Problem to solve >> Every line of the entries below from the one containing "setup endpoints to" to the one containing "97 | 2470 |", both ends included, must be written out exactly. No other line belongs in the answer.

Source records >>
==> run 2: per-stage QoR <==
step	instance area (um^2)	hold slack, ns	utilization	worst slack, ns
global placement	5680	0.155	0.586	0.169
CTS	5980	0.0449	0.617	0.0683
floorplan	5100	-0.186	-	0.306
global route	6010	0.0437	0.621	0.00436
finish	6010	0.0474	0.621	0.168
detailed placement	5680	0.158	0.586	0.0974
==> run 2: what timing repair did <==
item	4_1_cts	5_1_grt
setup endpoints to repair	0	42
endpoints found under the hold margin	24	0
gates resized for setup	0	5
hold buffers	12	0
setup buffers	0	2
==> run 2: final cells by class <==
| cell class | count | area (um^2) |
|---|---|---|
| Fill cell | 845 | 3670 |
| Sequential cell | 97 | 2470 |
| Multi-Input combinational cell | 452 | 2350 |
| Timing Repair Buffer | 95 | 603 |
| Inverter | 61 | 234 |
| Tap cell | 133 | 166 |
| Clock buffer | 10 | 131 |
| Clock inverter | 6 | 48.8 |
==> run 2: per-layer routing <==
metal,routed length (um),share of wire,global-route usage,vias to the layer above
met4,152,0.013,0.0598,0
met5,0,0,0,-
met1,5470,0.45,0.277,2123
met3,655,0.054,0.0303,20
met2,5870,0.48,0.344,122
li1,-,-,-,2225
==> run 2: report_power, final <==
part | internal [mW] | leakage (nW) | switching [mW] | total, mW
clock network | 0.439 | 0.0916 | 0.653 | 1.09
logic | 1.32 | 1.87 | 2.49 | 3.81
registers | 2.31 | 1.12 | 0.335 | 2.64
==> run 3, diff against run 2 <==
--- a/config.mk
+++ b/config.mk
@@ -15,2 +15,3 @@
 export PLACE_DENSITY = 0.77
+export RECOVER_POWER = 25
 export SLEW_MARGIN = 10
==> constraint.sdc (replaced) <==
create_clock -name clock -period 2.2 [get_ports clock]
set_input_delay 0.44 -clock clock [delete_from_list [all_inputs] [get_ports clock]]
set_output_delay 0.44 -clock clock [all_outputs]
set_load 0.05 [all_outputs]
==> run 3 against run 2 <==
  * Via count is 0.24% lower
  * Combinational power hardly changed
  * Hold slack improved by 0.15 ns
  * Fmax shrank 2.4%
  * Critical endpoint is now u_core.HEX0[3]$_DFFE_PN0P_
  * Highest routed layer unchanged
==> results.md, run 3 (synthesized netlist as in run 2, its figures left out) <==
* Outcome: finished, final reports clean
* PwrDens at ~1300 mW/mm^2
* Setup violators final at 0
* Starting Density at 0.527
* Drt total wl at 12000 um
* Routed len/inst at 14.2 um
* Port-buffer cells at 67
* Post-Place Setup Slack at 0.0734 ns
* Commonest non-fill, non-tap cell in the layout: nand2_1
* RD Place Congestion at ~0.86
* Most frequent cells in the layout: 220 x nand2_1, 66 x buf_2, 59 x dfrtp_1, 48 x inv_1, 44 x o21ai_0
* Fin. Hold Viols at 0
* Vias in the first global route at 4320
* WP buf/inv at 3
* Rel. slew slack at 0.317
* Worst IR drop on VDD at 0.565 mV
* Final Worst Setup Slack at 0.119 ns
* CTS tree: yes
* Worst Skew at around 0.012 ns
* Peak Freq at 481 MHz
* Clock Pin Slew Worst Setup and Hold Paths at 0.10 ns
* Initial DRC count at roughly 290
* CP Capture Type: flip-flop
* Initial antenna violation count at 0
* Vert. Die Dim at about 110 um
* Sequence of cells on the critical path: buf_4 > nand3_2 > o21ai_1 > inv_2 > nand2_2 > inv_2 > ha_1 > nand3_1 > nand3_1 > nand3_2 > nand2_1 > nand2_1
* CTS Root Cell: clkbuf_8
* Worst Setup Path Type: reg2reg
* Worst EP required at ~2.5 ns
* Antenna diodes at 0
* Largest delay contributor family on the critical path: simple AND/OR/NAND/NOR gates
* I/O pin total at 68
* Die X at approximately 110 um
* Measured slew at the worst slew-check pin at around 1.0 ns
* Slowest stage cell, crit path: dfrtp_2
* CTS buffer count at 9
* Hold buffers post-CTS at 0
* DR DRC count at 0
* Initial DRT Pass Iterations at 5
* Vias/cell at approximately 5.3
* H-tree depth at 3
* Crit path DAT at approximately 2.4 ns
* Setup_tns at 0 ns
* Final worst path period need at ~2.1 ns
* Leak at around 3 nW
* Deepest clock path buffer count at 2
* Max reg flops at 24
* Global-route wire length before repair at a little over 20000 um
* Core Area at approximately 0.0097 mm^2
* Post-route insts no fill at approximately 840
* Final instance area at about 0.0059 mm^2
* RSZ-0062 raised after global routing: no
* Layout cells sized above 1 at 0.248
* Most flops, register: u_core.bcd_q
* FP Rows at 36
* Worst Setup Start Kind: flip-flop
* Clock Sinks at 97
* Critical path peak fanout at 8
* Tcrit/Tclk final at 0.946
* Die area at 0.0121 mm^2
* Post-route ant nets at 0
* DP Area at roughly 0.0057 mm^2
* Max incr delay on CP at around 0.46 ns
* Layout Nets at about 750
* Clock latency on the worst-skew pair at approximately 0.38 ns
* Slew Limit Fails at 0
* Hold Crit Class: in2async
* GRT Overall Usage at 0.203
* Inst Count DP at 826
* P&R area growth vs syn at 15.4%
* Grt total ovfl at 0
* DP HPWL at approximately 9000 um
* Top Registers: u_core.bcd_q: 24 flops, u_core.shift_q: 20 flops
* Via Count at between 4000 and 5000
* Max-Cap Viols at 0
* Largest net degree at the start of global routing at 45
File: src/rtl/yacht_game_ctrl.sv
// Yacht turn controller for N players: roll/select/commit sequencing, per-player
// used-category tracking, saturating totals, end-of-game upper bonus and winner resolution.

module yacht_player_slot #(
  parameter int NUM_CATS     = 12,
  parameter int UPPER_CATS   = 6,
  parameter int BONUS_THRESH = 63,
  parameter int BONUS_PTS    = 35,
  parameter int SCORE_W      = 9,
  parameter int CW           = 4
) (
  input  logic                clk,
  input  logic                reset_n,
  input  logic                commit_en,
  input  logic                bonus_en,
  input  logic [CW-1:0]       cat_idx,
  input  logic [7:0]          calc_score,
  output logic [SCORE_W-1:0]  score,
  output logic [SCORE_W-1:0]  score_nxt,
  output logic [NUM_CATS-1:0] used
);
  localparam int AW = ((SCORE_W > 8) ? SCORE_W : 8) + 2;
  localparam logic [AW-1:0] SMAX = AW'((1 << SCORE_W) - 1);

  logic [9:0]    upper_sum;
  logic [10:0]   upper_add;
  logic [AW-1:0] add_val;
  logic [AW-1:0] sum;
  logic          is_upper;

  // score_nxt doubles as the post-bonus total the top uses to pick the winner
  always_comb begin
    is_upper  = int'(cat_idx) < UPPER_CATS;
    add_val   = '0;
    if (commit_en)
      add_val = AW'(calc_score);
    else if (bonus_en && int'(upper_sum) >= BONUS_THRESH)
      add_val = AW'(BONUS_PTS);
    sum       = AW'(score) + add_val;
    score_nxt = (sum > SMAX) ? SMAX[SCORE_W-1:0] : sum[SCORE_W-1:0];
    upper_add = {1'b0, upper_sum} + 11'(calc_score);
  end

  always_ff @(posedge clk or negedge reset_n) begin
    if (!reset_n) begin
      score     <= '0;
      upper_sum <= '0;
      used      <= '0;
    end else begin
      score <= score_nxt;
      if (commit_en) begin
        used[cat_idx] <= 1'b1;
        if (is_upper)
          upper_sum <= upper_add[10] ? 10'h3ff : upper_add[9:0];
      end
    end
  end
endmodule

module yacht_game_ctrl #(
  parameter int NUM_PLAYERS  = 2,
  parameter int NUM_CATS     = 12,
  parameter int UPPER_CATS   = 6,
  parameter int MAX_ROLLS    = 3,
  parameter int BONUS_THRESH = 63,
  parameter int BONUS_PTS    = 35,
  parameter int SCORE_W      = 9,
  localparam int PW = (NUM_PLAYERS > 1) ? $clog2(NUM_PLAYERS) : 1,
  localparam int CW = (NUM_CATS > 1) ? $clog2(NUM_CATS) : 1
) (
  input  logic                           clk,
  input  logic                           reset_n,
  input  logic                           btn_roll,
  input  logic                           btn_sel,
  input  logic                           btn_prev,
  input  logic                           btn_next,
  input  logic [7:0]                     calc_score,
  output logic [3:0]                     state_dbg,
  output logic [PW-1:0]                  player_idx,
  output logic                           roll_trigger,
  output logic [2:0]                     roll_cnt,
  output logic [CW-1:0]                  cat_idx,
  output logic [CW:0]                    round_num,
  output logic [NUM_CATS-1:0]            used_mask,
  output logic [NUM_PLAYERS*SCORE_W-1:0] scores,
  output logic                           game_over,
  output logic [PW-1:0]                  winner_idx,
  output logic                           tie
);
  localparam logic [3:0] S_INIT       = 4'd0;
  localparam logic [3:0] S_TURN_START = 4'd1;
  localparam logic [3:0] S_WAIT       = 4'd2;
  localparam logic [3:0] S_ROLL       = 4'd3;
  localparam logic [3:0] S_SELECT     = 4'd4;
  localparam logic [3:0] S_COMMIT     = 4'd5;
  localparam logic [3:0] S_NEXT       = 4'd6;
  localparam logic [3:0] S_BONUS      = 4'd7;
  localparam logic [3:0] S_END        = 4'd8;
  localparam int STAGES = 2;
  localparam logic [CW:0] RND_ONE = {{CW{1'b0}}, 1'b1};

  logic [3:0] state, state_nxt;
  logic [STAGES-1:0] vld_pipe;
  logic act_roll, act_sel, act_next, act_prev, roll_ok, last_turn;
  logic [NUM_PLAYERS-1:0] commit_en;
  logic [NUM_PLAYERS-1:0][SCORE_W-1:0]  score_q, score_nxt;
  logic [NUM_PLAYERS-1:0][NUM_CATS-1:0] used_all;
  logic [CW-1:0] first_free, nxt_free, prv_free;
  logic found_f, found_n, found_p;
  int jn, jp;
  logic [SCORE_W-1:0] best;
  logic [PW-1:0] win_c;
  logic [3:0] n_best;

  for (genvar p = 0; p < NUM_PLAYERS; p++) begin : g_slot
    yacht_player_slot #(
      .NUM_CATS(NUM_CATS), .UPPER_CATS(UPPER_CATS), .BONUS_THRESH(BONUS_THRESH),
      .BONUS_PTS(BONUS_PTS), .SCORE_W(SCORE_W), .CW(CW)
    ) u_slot (
      .clk(clk), .reset_n(reset_n), .commit_en(commit_en[p]),
      .bonus_en(state == S_BONUS), .cat_idx(cat_idx), .calc_score(calc_score),
      .score(score_q[p]), .score_nxt(score_nxt[p]), .used(used_all[p])
    );
  end

  assign scores       = score_q;
  assign used_mask    = used_all[player_idx];
  assign state_dbg    = state;
  assign game_over    = (state == S_END);
  assign roll_trigger = vld_pipe[STAGES-1];

  // one button per cycle: roll > sel > next > prev
  always_comb begin
    act_roll  = btn_roll;
    act_sel   = !btn_roll && btn_sel;
    act_next  = !btn_roll && !btn_sel && btn_next;
    act_prev  = !btn_roll && !btn_sel && !btn_next && btn_prev;
    roll_ok   = int'(roll_cnt) < MAX_ROLLS;
    last_turn = (int'(player_idx) >= NUM_PLAYERS - 1) && (int'(round_num) >= NUM_CATS);
    for (int p = 0; p < NUM_PLAYERS; p++)
      commit_en[p] = (state == S_COMMIT) && (player_idx == PW'(p));
  end

  // free-category search over the active player's mask, wrapping both ways
  always_comb begin
    first_free = '0;
    found_f    = 1'b0;
    nxt_free   = cat_idx;
    prv_free   = cat_idx;
    found_n    = 1'b0;
    found_p    = 1'b0;
    jn         = 0;
    jp         = 0;
    for (int c = 0; c < NUM_CATS; c++)
      if (!found_f && !used_mask[CW'(c)]) begin
        first_free = CW'(c);
        found_f    = 1'b1;
      end
    for (int k = 1; k < NUM_CATS; k++) begin
      jn = int'(cat_idx) + k;
      if (jn >= NUM_CATS) jn = jn - NUM_CATS;
      jp = int'(cat_idx) - k;
      if (jp < 0) jp = jp + NUM_CATS;
      if (!found_n && !used_mask[CW'(jn)]) begin
        nxt_free = CW'(jn);
        found_n  = 1'b1;
      end
      if (!found_p && !used_mask[CW'(jp)]) begin
        prv_free = CW'(jp);
        found_p  = 1'b1;
      end
    end
  end

  // winner is judged on the totals that will be latched when leaving S_BONUS
  always_comb begin
    best   = score_nxt[0];
    win_c  = '0;
    n_best = '0;
    for (int p = 1; p < NUM_PLAYERS; p++)
      if (score_nxt[PW'(p)] > best) begin
        best  = score_nxt[PW'(p)];
        win_c = PW'(p);
      end
    for (int p = 0; p < NUM_PLAYERS; p++)
      if (score_nxt[PW'(p)] == best) n_best = n_best + 1'b1;
  end

  always_comb begin
    state_nxt = state;
    case (state)
      S_INIT:       state_nxt = S_TURN_START;
      S_TURN_START: state_nxt = S_WAIT;
      S_WAIT:
        if (act_roll && roll_ok)             state_nxt = S_ROLL;
        else if (act_sel && roll_cnt != '0)  state_nxt = S_SELECT;
      S_ROLL:       state_nxt = (int'(roll_cnt) + 1 >= MAX_ROLLS) ? S_SELECT : S_WAIT;
      S_SELECT:
        if (act_roll && roll_ok)             state_nxt = S_ROLL;
        else if (act_sel)                    state_nxt = S_COMMIT;
      S_COMMIT:     state_nxt = S_NEXT;
      S_NEXT:       state_nxt = last_turn ? S_BONUS : S_TURN_START;
      S_BONUS:      state_nxt = S_END;
      S_END:        state_nxt = S_END;
      default:      state_nxt = S_INIT;
    endcase
  end

  always_ff @(posedge clk or negedge reset_n) begin
    if (!reset_n) begin
      state      <= S_INIT;
      vld_pipe   <= '0;
      player_idx <= '0;
      roll_cnt   <= '0;
      cat_idx    <= '0;
      round_num  <= RND_ONE;
      winner_idx <= '0;
      tie        <= 1'b0;
    end else begin
      state    <= state_nxt;
      vld_pipe <= {vld_pipe[STAGES-2:0], state_nxt == S_ROLL};
      case (state)
        S_TURN_START: begin
          roll_cnt <= '0;
          cat_idx  <= first_free;
        end
        S_ROLL: roll_cnt <= roll_cnt + 3'd1;
        S_SELECT:
          if (act_next)      cat_idx <= nxt_free;
          else if (act_prev) cat_idx <= prv_free;
        S_NEXT:
          if (int'(player_idx) < NUM_PLAYERS - 1) begin
            player_idx <= player_idx + 1'b1;
          end else if (int'(round_num) < NUM_CATS) begin
            player_idx <= '0;
            round_num  <= round_num + 1'b1;
          end
        S_BONUS: begin
          winner_idx <= win_c;
          tie        <= (n_best > 4'd1);
        end
        default: ;
      endcase
    end
  end
endmodule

Answer section >>
setup endpoints to repair	0	42
endpoints found under the hold margin	24	0
gates resized for setup	0	5
hold buffers	12	0
setup buffers	0	2
==> run 2: final cells by class <==
| cell class | count | area (um^2) |
|---|---|---|
| Fill cell | 845 | 3670 |
| Sequential cell | 97 | 2470 |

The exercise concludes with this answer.